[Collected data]
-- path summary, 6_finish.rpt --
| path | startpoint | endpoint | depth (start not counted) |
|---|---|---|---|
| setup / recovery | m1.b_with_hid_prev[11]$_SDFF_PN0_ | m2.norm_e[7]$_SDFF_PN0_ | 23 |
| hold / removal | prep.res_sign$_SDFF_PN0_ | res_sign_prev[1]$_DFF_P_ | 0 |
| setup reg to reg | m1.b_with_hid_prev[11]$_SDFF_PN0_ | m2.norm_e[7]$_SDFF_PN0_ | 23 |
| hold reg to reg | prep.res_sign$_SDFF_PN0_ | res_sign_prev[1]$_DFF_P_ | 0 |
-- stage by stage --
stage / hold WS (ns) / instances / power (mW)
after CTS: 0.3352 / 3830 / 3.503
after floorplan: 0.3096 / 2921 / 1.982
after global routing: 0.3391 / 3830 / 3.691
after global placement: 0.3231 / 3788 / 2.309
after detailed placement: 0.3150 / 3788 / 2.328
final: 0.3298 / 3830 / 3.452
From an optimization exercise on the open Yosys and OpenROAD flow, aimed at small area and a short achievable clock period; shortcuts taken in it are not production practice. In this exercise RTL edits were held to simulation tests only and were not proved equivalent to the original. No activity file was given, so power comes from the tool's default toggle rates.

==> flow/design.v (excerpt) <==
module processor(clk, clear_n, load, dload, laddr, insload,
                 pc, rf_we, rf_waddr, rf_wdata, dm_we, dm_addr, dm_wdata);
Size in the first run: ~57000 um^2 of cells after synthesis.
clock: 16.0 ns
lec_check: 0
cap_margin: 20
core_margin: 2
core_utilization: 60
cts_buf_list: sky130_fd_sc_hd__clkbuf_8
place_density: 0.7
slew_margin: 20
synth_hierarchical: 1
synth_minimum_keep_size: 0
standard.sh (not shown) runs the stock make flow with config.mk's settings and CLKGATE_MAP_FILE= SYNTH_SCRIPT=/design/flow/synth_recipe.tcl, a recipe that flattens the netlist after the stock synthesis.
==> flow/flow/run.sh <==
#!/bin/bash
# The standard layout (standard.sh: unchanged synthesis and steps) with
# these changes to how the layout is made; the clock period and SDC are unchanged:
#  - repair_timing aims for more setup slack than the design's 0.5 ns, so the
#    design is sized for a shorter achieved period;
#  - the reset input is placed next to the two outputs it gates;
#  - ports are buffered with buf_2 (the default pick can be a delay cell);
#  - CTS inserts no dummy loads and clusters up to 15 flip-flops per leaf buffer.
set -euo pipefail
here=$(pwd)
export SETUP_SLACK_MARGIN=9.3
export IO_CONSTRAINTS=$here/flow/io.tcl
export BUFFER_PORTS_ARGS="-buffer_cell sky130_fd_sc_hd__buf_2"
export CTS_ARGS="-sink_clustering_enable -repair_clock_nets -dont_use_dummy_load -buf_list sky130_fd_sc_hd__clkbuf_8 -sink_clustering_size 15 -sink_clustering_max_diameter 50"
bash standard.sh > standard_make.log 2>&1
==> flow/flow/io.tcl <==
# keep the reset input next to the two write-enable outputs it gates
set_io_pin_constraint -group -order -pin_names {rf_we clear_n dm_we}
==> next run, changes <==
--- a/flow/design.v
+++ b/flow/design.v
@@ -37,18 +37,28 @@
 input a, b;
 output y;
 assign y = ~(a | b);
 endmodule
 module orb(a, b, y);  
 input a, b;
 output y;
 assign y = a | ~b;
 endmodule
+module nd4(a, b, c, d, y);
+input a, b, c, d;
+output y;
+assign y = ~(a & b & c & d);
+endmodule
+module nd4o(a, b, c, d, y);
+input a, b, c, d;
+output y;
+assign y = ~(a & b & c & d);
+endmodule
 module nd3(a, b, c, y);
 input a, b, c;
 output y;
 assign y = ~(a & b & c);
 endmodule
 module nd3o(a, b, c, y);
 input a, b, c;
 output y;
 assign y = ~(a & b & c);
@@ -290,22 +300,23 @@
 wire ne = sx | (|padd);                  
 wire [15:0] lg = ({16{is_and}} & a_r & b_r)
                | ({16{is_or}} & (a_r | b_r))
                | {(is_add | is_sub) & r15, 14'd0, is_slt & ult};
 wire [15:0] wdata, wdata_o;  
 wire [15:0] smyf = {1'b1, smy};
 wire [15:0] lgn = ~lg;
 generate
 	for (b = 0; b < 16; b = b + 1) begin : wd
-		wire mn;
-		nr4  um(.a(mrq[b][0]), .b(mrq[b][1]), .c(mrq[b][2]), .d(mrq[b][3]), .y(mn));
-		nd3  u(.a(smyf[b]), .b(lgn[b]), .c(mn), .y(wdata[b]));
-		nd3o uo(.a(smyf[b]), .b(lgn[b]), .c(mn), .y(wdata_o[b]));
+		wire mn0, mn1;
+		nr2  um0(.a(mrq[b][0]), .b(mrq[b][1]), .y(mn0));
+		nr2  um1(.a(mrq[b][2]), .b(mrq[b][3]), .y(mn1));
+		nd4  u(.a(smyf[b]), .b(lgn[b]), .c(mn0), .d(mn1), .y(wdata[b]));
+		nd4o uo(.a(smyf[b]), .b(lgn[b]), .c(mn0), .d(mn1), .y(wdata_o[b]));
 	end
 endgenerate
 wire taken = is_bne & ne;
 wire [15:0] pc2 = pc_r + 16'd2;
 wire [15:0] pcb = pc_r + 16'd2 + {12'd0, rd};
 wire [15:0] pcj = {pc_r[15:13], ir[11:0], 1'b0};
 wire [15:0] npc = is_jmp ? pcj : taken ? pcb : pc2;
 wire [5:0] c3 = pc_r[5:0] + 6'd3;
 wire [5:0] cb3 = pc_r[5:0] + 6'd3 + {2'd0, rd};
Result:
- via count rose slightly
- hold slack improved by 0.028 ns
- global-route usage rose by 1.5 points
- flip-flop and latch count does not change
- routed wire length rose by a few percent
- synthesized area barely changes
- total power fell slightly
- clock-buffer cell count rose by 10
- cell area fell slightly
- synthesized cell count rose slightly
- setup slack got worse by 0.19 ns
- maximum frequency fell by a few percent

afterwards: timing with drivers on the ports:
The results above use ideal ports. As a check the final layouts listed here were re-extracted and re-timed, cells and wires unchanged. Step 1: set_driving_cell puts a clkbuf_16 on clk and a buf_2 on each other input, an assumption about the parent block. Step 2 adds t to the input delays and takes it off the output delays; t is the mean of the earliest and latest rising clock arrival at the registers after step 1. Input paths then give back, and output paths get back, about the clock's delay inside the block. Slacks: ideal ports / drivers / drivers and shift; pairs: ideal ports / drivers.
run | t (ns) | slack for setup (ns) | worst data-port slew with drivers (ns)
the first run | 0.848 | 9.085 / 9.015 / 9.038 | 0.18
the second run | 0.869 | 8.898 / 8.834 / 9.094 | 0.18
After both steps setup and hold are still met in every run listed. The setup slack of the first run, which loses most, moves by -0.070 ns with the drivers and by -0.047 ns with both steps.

PROBLEM =
Retype all of the records above without a single alteration.

EXERCISE OUTPUT =
-- path summary, 6_finish.rpt --
| path | startpoint | endpoint | depth (start not counted) |
|---|---|---|---|
| setup / recovery | m1.b_with_hid_prev[11]$_SDFF_PN0_ | m2.norm_e[7]$_SDFF_PN0_ | 23 |
| hold / removal | prep.res_sign$_SDFF_PN0_ | res_sign_prev[1]$_DFF_P_ | 0 |
| setup reg to reg | m1.b_with_hid_prev[11]$_SDFF_PN0_ | m2.norm_e[7]$_SDFF_PN0_ | 23 |
| hold reg to reg | prep.res_sign$_SDFF_PN0_ | res_sign_prev[1]$_DFF_P_ | 0 |
-- stage by stage --
stage / hold WS (ns) / instances / power (mW)
after CTS: 0.3352 / 3830 / 3.503
after floorplan: 0.3096 / 2921 / 1.982
after global routing: 0.3391 / 3830 / 3.691
after global placement: 0.3231 / 3788 / 2.309
after detailed placement: 0.3150 / 3788 / 2.328
final: 0.3298 / 3830 / 3.452
From an optimization exercise on the open Yosys and OpenROAD flow, aimed at small area and a short achievable clock period; shortcuts taken in it are not production practice. In this exercise RTL edits were held to simulation tests only and were not proved equivalent to the original. No activity file was given, so power comes from the tool's default toggle rates.

==> flow/design.v (excerpt) <==
module processor(clk, clear_n, load, dload, laddr, insload,
                 pc, rf_we, rf_waddr, rf_wdata, dm_we, dm_addr, dm_wdata);
Size in the first run: ~57000 um^2 of cells after synthesis.
clock: 16.0 ns
lec_check: 0
cap_margin: 20
core_margin: 2
core_utilization: 60
cts_buf_list: sky130_fd_sc_hd__clkbuf_8
place_density: 0.7
slew_margin: 20
synth_hierarchical: 1
synth_minimum_keep_size: 0
standard.sh (not shown) runs the stock make flow with config.mk's settings and CLKGATE_MAP_FILE= SYNTH_SCRIPT=/design/flow/synth_recipe.tcl, a recipe that flattens the netlist after the stock synthesis.
==> flow/flow/run.sh <==
#!/bin/bash
# The standard layout (standard.sh: unchanged synthesis and steps) with
# these changes to how the layout is made; the clock period and SDC are unchanged:
#  - repair_timing aims for more setup slack than the design's 0.5 ns, so the
#    design is sized for a shorter achieved period;
#  - the reset input is placed next to the two outputs it gates;
#  - ports are buffered with buf_2 (the default pick can be a delay cell);
#  - CTS inserts no dummy loads and clusters up to 15 flip-flops per leaf buffer.
set -euo pipefail
here=$(pwd)
export SETUP_SLACK_MARGIN=9.3
export IO_CONSTRAINTS=$here/flow/io.tcl
export BUFFER_PORTS_ARGS="-buffer_cell sky130_fd_sc_hd__buf_2"
export CTS_ARGS="-sink_clustering_enable -repair_clock_nets -dont_use_dummy_load -buf_list sky130_fd_sc_hd__clkbuf_8 -sink_clustering_size 15 -sink_clustering_max_diameter 50"
bash standard.sh > standard_make.log 2>&1
==> flow/flow/io.tcl <==
# keep the reset input next to the two write-enable outputs it gates
set_io_pin_constraint -group -order -pin_names {rf_we clear_n dm_we}
==> next run, changes <==
--- a/flow/design.v
+++ b/flow/design.v
@@ -37,18 +37,28 @@
 input a, b;
 output y;
 assign y = ~(a | b);
 endmodule
 module orb(a, b, y);  
 input a, b;
 output y;
 assign y = a | ~b;
 endmodule
+module nd4(a, b, c, d, y);
+input a, b, c, d;
+output y;
+assign y = ~(a & b & c & d);
+endmodule
+module nd4o(a, b, c, d, y);
+input a, b, c, d;
+output y;
+assign y = ~(a & b & c & d);
+endmodule
 module nd3(a, b, c, y);
 input a, b, c;
 output y;
 assign y = ~(a & b & c);
 endmodule
 module nd3o(a, b, c, y);
 input a, b, c;
 output y;
 assign y = ~(a & b & c);
@@ -290,22 +300,23 @@
 wire ne = sx | (|padd);                  
 wire [15:0] lg = ({16{is_and}} & a_r & b_r)
                | ({16{is_or}} & (a_r | b_r))
                | {(is_add | is_sub) & r15, 14'd0, is_slt & ult};
 wire [15:0] wdata, wdata_o;  
 wire [15:0] smyf = {1'b1, smy};
 wire [15:0] lgn = ~lg;
 generate
 	for (b = 0; b < 16; b = b + 1) begin : wd
-		wire mn;
-		nr4  um(.a(mrq[b][0]), .b(mrq[b][1]), .c(mrq[b][2]), .d(mrq[b][3]), .y(mn));
-		nd3  u(.a(smyf[b]), .b(lgn[b]), .c(mn), .y(wdata[b]));
-		nd3o uo(.a(smyf[b]), .b(lgn[b]), .c(mn), .y(wdata_o[b]));
+		wire mn0, mn1;
+		nr2  um0(.a(mrq[b][0]), .b(mrq[b][1]), .y(mn0));
+		nr2  um1(.a(mrq[b][2]), .b(mrq[b][3]), .y(mn1));
+		nd4  u(.a(smyf[b]), .b(lgn[b]), .c(mn0), .d(mn1), .y(wdata[b]));
+		nd4o uo(.a(smyf[b]), .b(lgn[b]), .c(mn0), .d(mn1), .y(wdata_o[b]));
 	end
 endgenerate
 wire taken = is_bne & ne;
 wire [15:0] pc2 = pc_r + 16'd2;
 wire [15:0] pcb = pc_r + 16'd2 + {12'd0, rd};
 wire [15:0] pcj = {pc_r[15:13], ir[11:0], 1'b0};
 wire [15:0] npc = is_jmp ? pcj : taken ? pcb : pc2;
 wire [5:0] c3 = pc_r[5:0] + 6'd3;
 wire [5:0] cb3 = pc_r[5:0] + 6'd3 + {2'd0, rd};
Result:
- via count rose slightly
- hold slack improved by 0.028 ns
- global-route usage rose by 1.5 points
- flip-flop and latch count does not change
- routed wire length rose by a few percent
- synthesized area barely changes
- total power fell slightly
- clock-buffer cell count rose by 10
- cell area fell slightly
- synthesized cell count rose slightly
- setup slack got worse by 0.19 ns
- maximum frequency fell by a few percent

afterwards: timing with drivers on the ports:
The results above use ideal ports. As a check the final layouts listed here were re-extracted and re-timed, cells and wires unchanged. Step 1: set_driving_cell puts a clkbuf_16 on clk and a buf_2 on each other input, an assumption about the parent block. Step 2 adds t to the input delays and takes it off the output delays; t is the mean of the earliest and latest rising clock arrival at the registers after step 1. Input paths then give back, and output paths get back, about the clock's delay inside the block. Slacks: ideal ports / drivers / drivers and shift; pairs: ideal ports / drivers.
run | t (ns) | slack for setup (ns) | worst data-port slew with drivers (ns)
the first run | 0.848 | 9.085 / 9.015 / 9.038 | 0.18
the second run | 0.869 | 8.898 / 8.834 / 9.094 | 0.18
After both steps setup and hold are still met in every run listed. The setup slack of the first run, which loses most, moves by -0.070 ns with the drivers and by -0.047 ns with both steps.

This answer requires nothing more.